Assignment: For the records that follow, please set down exactly the lines between the one holding "ir_drop_mv 0.289 \" and the one holding "route.detailed.drc 0 \", inclusive, and only those.

Records:
·····

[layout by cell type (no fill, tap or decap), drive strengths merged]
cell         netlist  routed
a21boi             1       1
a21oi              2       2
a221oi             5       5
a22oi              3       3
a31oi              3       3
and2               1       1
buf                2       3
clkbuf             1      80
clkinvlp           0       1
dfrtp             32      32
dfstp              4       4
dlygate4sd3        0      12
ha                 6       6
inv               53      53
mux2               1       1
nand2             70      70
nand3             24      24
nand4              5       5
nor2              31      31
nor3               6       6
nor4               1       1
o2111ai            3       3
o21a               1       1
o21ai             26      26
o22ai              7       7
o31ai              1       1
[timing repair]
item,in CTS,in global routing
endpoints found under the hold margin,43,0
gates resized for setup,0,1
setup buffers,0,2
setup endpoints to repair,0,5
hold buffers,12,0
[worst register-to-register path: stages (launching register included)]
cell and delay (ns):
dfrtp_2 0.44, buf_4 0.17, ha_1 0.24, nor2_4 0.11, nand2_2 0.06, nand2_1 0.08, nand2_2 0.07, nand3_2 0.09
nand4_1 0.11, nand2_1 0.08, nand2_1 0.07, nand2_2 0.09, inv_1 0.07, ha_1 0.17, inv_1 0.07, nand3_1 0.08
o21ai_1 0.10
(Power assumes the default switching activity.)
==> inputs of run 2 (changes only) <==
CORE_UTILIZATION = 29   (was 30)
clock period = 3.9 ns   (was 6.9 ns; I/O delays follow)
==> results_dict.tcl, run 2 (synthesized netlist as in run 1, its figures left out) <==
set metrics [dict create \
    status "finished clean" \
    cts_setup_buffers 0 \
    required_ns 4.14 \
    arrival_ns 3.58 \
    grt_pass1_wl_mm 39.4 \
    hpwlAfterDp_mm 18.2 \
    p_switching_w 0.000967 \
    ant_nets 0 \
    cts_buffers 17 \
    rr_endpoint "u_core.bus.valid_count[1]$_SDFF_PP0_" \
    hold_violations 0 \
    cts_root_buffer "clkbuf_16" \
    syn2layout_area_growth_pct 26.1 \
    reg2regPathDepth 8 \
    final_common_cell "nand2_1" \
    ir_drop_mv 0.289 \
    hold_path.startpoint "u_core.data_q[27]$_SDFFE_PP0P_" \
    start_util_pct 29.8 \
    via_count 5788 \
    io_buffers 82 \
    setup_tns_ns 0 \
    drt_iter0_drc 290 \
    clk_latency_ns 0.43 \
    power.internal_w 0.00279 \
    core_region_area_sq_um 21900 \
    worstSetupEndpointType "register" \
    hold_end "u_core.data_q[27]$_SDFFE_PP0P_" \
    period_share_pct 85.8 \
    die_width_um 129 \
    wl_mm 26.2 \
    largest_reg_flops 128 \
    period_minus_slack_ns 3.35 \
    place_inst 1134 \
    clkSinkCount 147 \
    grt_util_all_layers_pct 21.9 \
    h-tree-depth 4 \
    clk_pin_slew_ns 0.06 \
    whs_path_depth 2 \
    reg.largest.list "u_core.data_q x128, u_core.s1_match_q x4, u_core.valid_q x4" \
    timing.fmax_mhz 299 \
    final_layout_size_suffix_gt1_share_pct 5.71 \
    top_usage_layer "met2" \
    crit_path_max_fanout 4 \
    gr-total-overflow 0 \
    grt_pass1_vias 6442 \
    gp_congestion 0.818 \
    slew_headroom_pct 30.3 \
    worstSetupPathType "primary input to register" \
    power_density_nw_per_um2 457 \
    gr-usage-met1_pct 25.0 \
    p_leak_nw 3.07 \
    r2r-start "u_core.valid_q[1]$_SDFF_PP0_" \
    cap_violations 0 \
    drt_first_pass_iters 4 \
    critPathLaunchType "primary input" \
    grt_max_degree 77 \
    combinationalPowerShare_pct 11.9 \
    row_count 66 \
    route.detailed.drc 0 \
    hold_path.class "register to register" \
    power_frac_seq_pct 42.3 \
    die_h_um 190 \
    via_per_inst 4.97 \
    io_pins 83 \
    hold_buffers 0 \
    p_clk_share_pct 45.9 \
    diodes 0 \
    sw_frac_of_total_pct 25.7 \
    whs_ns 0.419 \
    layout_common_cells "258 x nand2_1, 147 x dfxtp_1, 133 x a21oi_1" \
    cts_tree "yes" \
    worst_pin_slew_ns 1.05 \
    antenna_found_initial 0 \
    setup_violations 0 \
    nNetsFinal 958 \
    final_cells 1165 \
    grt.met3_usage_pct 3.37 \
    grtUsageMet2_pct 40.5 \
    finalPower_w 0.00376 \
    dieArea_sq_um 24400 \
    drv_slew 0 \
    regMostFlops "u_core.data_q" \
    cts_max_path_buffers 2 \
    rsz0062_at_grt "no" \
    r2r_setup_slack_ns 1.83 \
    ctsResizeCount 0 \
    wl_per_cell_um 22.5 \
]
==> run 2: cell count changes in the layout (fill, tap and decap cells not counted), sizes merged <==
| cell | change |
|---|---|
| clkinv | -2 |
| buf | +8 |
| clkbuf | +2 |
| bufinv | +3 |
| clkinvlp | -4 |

·····

Completed task:
    ir_drop_mv 0.289 \
    hold_path.startpoint "u_core.data_q[27]$_SDFFE_PP0P_" \
    start_util_pct 29.8 \
    via_count 5788 \
    io_buffers 82 \
    setup_tns_ns 0 \
    drt_iter0_drc 290 \
    clk_latency_ns 0.43 \
    power.internal_w 0.00279 \
    core_region_area_sq_um 21900 \
    worstSetupEndpointType "register" \
    hold_end "u_core.data_q[27]$_SDFFE_PP0P_" \
    period_share_pct 85.8 \
    die_width_um 129 \
    wl_mm 26.2 \
    largest_reg_flops 128 \
    period_minus_slack_ns 3.35 \
    place_inst 1134 \
    clkSinkCount 147 \
    grt_util_all_layers_pct 21.9 \
    h-tree-depth 4 \
    clk_pin_slew_ns 0.06 \
    whs_path_depth 2 \
    reg.largest.list "u_core.data_q x128, u_core.s1_match_q x4, u_core.valid_q x4" \
    timing.fmax_mhz 299 \
    final_layout_size_suffix_gt1_share_pct 5.71 \
    top_usage_layer "met2" \
    crit_path_max_fanout 4 \
    gr-total-overflow 0 \
    grt_pass1_vias 6442 \
    gp_congestion 0.818 \
    slew_headroom_pct 30.3 \
    worstSetupPathType "primary input to register" \
    power_density_nw_per_um2 457 \
    gr-usage-met1_pct 25.0 \
    p_leak_nw 3.07 \
    r2r-start "u_core.valid_q[1]$_SDFF_PP0_" \
    cap_violations 0 \
    drt_first_pass_iters 4 \
    critPathLaunchType "primary input" \
    grt_max_degree 77 \
    combinationalPowerShare_pct 11.9 \
    row_count 66 \
    route.detailed.drc 0 \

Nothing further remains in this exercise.